### Recorded data

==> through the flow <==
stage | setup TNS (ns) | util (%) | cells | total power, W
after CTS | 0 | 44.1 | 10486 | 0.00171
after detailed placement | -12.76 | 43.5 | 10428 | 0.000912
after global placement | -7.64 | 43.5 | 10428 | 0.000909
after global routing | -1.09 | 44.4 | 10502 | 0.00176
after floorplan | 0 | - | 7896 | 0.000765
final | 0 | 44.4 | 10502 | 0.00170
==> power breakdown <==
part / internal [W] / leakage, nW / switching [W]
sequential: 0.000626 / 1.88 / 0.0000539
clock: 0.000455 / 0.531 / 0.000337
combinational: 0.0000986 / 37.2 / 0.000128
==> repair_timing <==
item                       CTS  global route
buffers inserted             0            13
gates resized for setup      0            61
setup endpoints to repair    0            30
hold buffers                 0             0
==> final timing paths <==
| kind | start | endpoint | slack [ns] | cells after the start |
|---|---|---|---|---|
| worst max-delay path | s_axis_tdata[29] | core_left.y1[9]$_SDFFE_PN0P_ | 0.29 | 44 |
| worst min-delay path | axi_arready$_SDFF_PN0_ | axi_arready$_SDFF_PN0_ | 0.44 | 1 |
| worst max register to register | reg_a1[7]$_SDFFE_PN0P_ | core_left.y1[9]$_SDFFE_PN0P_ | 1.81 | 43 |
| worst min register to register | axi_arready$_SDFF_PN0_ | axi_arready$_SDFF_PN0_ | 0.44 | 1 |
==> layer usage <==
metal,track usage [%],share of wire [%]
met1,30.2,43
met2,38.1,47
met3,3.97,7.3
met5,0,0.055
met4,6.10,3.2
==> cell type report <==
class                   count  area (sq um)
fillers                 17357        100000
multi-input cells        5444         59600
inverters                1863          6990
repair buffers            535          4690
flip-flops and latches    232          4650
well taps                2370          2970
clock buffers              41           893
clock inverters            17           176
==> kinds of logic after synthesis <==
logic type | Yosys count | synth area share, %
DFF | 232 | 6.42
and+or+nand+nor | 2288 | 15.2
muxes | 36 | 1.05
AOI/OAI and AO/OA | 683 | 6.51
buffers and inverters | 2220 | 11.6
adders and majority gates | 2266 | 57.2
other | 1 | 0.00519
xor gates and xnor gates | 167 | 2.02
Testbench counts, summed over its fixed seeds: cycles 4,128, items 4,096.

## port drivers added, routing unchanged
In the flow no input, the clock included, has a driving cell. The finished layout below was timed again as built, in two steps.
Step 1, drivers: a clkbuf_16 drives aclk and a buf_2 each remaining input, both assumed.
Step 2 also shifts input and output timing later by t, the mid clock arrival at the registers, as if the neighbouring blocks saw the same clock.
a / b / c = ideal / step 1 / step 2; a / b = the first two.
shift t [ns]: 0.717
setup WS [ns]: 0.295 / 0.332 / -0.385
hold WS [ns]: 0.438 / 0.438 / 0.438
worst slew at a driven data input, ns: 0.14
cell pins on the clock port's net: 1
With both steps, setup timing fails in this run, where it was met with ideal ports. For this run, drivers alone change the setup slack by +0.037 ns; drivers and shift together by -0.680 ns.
Context: an optimization exercise on an open-source flow, tuned for small area. The choices shown serve that exercise and are no tape-out recipe. The RTL was checked by simulation tests, not by an equivalence proof against the original design.

## the previous run
## fir_csm
module fir_csm #(
    parameter N = 16
)(
    input wire clk,
    input wire rst,
    input wire data_valid,
    input wire signed [15:0] x_in,
    output wire signed [31:0] y_out
);
    reg [15:0] xa, xb, xc;
    reg [3:0] cr;
    reg [15:1] a1;
    reg va, vb, vc;
    reg first;
    reg [16:0] yr;
    reg [16:0] r0;
    reg [16:0] r1;
    reg [16:0] r2;
    reg [16:0] r3;
    reg [16:0] r4;
    reg [16:0] r5;
    reg [16:0] r6;
    reg [16:0] r7;
    reg [15:0] r8;
    reg [14:0] r9;
    reg [12:0] r10;
    reg [12:0] r11;
    reg [10:0] r12;
    reg [10:0] r13;
    reg [8:0] r14;
    reg [7:0] r15;
    wire [15:0] x = xc;
    always @(posedge clk or posedge rst)
        if (rst) {va, vb, vc} <= 3'b000;
        else {va, vb, vc} <= {data_valid, va, vb};
    always @(posedge clk or posedge rst)
        if (rst) first <= 1'b1;
        else if (vc) first <= 1'b0;
    wire n1 = xb[0] & xb[1];
    wire n2 = (xb[1] & xb[2]) | (xb[1] & n1) | (xb[2] & n1);
    wire n3 = (xb[2] & xb[3]) | (xb[2] & n2) | (xb[3] & n2);
    wire n4 = (xb[3] & xb[4]) | (xb[3] & n3) | (xb[4] & n3);
    wire n5 = (xb[4] & xb[5]) | (xb[4] & n4) | (xb[5] & n4);
    wire n6 = (xb[5] & xb[6]) | (xb[5] & n5) | (xb[6] & n5);
    wire n7 = (xb[6] & xb[7]) | (xb[6] & n6) | (xb[7] & n6);
    wire n8 = (xb[7] & xb[8]) | (xb[7] & n7) | (xb[8] & n7);
    wire n9 = (xb[8] & xb[9]) | (xb[8] & n8) | (xb[9] & n8);
    wire n10 = (xb[9] & xb[10]) | (xb[9] & n9) | (xb[10] & n9);
    wire n11 = (xb[10] & xb[11]) | (xb[10] & n10) | (xb[11] & n10);
    wire n12 = (xb[11] & xb[12]) | (xb[11] & n11) | (xb[12] & n11);
    wire n13 = (xb[12] & xb[13]) | (xb[12] & n12) | (xb[13] & n12);
    wire n14 = xb[0] & xb[2];
    wire n15 = (xb[1] & xb[3]) | (xb[1] & n14) | (xb[3] & n14);
    wire n16 = (xb[2] & xb[4]) | (xb[2] & n15) | (xb[4] & n15);
    wire n17 = (xb[3] & xb[5]) | (xb[3] & n16) | (xb[5] & n16);
  ...
For scale: roughly 1200 cells after synthesis, roughly 320 flip-flops, ~51 I/O pins.
clock: 10.0 ns
lec_check: 0
abc_area: 1
cap_margin: 20
core_margin: 2
core_utilization: 60
cts_buf_list: sky130_fd_sc_hd__clkbuf_8
cts_cluster_diameter: 70
cts_cluster_size: 16
place_density: 0.75
slew_margin: 20
synth_hierarchical: 1
standard.sh (not shown) runs the stock make flow with config.mk's settings and CLKGATE_MAP_FILE= SYNTH_SCRIPT=/design/flow/synth_recipe.tcl, a recipe that flattens the netlist after the stock synthesis.
==> flow/flow/run.sh <==
#!/bin/bash
# The standard layout (standard.sh: ORFS synthesis to finish, unchanged
# synthesis), except that the buffers ORFS puts on every input and output
# port are made from the smallest buffer cell. Tool output goes to standard.log.
set -o pipefail
export BUFFER_PORTS_ARGS="-buffer_cell sky130_fd_sc_hd__buf_1"
bash standard.sh > standard.log 2>&1
Here is what was changed in the inputs of the current run compared with the previous run.
Settings: swapping 60 for 75 in CORE_UTILIZATION; swapping 70 for 60 in CTS_CLUSTER_DIAMETER; swapping 0.75 for 0.85 in PLACE_DENSITY; swapping 16 for 20 in CTS_CLUSTER_SIZE.
Findings:
Between the current run and the previous run, the difference in sequential portion of the cell area is negligible. The previous run → the current run: minimum clock period saw a decrease, largest net degree at the start of global routing up about 50%, met1 layer wirelength in the final routing shows a reduction of about 6%, transition time at the pin with the least slew margin rose 0.045 ns.

---

fir_csm, a different RTL version from the one above (not shown whole).
For scale: about 1,200 cells after synthesis, ~320 flip-flops, ~51 I/O pins, roughly 0.018 mm^2 of cells after synthesis.
export LEC_CHECK = 0
export ABC_AREA = 1
export CAP_MARGIN = 20
export CORE_MARGIN = 2
export CORE_UTILIZATION = 50
export CTS_BUF_LIST = sky130_fd_sc_hd__clkbuf_8
export CTS_CLUSTER_DIAMETER = 70
export CTS_CLUSTER_SIZE = 16
export PLACE_DENSITY = 0.65
export SLEW_MARGIN = 20
export SYNTH_HIERARCHICAL = 1
create_clock -name core_clock -period 10.0 [get_ports {clk}]
Scripts as last shown in full above: flow/flow/run.sh
The starting point went through all stages and came out clean.
==> next run, changes <==
Settings changed: CORE_UTILIZATION 50 to 60, CTS_CLUSTER_SIZE 16 to 18, PLACE_DENSITY 0.65 to 0.75.
=> Design area goes down by 0.62%. Die area shrinks by about 16%. Register-to-register slack loses 30 ps. Setup slack got worse by 35 ps. Core utilization came out higher by 10 points. Clock-buffer cell count is lower by 4. Clock skew went up by 8.7 ps. Hold slack improved by 12 ps. Cell count falls by about 4.4%.
==> next run, changes <==
Settings changed: CTS_CLUSTER_SIZE 18 to 16.
Worst setup slack stays flat.
Global-route usage barely changes.
Final area hardly moves.
Non-clock buffer count stays the same.
Routed wire length went down by 0.80%.
Worst hold slack is about the same.
Sequential share of layout area stays flat.
==> next run, changes <==
Settings changed: ABC_AREA 1 to default.
The changed run produced a clean layout.
Global-route usage falls by 0.93 points.
Worst setup slack improves by 140 ps.
Area after synthesis increases by about 0.33%.
Design area barely changes.
Count of clock-buffer cells in the layout is unchanged.
Worst hold slack is worse by 6.5 ps.
==> next run, changes <==
--- a/flow/flow/run.sh
+++ b/flow/flow/run.sh
@@ -5,3 +5,4 @@
 set -o pipefail
 export BUFFER_PORTS_ARGS="-buffer_cell sky130_fd_sc_hd__buf_1"
+export REMOVE_ABC_BUFFERS=1
 bash standard.sh > standard.log 2>&1
Settings changed: ABC_AREA from default to 1.
After rerunning: The changed run went through all stages and came out clean; core utilization barely changes; routed wire length rises by 3.4%; setup slack got worse by 58 ps; count of clock-buffer cells in the layout stays the same; area after synthesis goes down by 0.33%; global-route usage climbs by 0.76 points; cell count rose by 4.7%.

-- what the ideal ports hide --
The flow's constraints put no driver on any port. The routed layouts listed below were extracted and timed again, unchanged, in two steps. Step 1 (the two cells are an assumption about what drives the block):
set clk [get_ports {clk}]
set_driving_cell -lib_cell sky130_fd_sc_hd__clkbuf_16 $clk
set_driving_cell -lib_cell sky130_fd_sc_hd__buf_2 [delete_from_list [all_inputs] $clk]
Step 2 times the ports against the registers' clock, not the clock port: input delays grow and output delays shrink by t, the midpoint of the rising clock arrivals with the driver on. Three values: ideal ports, drivers, drivers and shift; two values: the first two.
| run | t (ns) | slack for setup (ns) | hold slack, ns |
|---|---|---|---|
| the previous run | 0.611 | 0.958 / 0.958 / 0.958 | 0.328 / 0.328 / 0.328 |
| the current run | 0.623 | 1.025 / 1.025 / 1.025 | 0.336 / 0.336 / 0.336 |
| the first run of note 2 | 0.635 | 1.062 / 1.062 / 1.062 | 0.324 / 0.324 / 0.324 |
| the second run of note 2 | 0.614 | 1.027 / 1.027 / 1.027 | 0.336 / 0.336 / 0.336 |
| the third run of note 2 | 0.621 | 1.025 / 1.025 / 1.025 | 0.335 / 0.335 / 0.335 |
| the fourth run of note 2 | 0.589 | 1.163 / 1.163 / 1.163 | 0.329 / 0.329 / 0.329 |
| the fifth run of note 2 | 0.615 | 1.105 / 1.105 / 1.105 | 0.333 / 0.333 / 0.333 |
After both steps every run listed still meets setup and hold.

### What you are asked to do
Only the lines above from the line containing "shift t [ns]: 0.717" through the line containing "cell pins on the clock port's net: 1" should be retyped, exactly and with both ends included.

### Solution for this problem
shift t [ns]: 0.717
setup WS [ns]: 0.295 / 0.332 / -0.385
hold WS [ns]: 0.438 / 0.438 / 0.438
worst slew at a driven data input, ns: 0.14
cell pins on the clock port's net: 1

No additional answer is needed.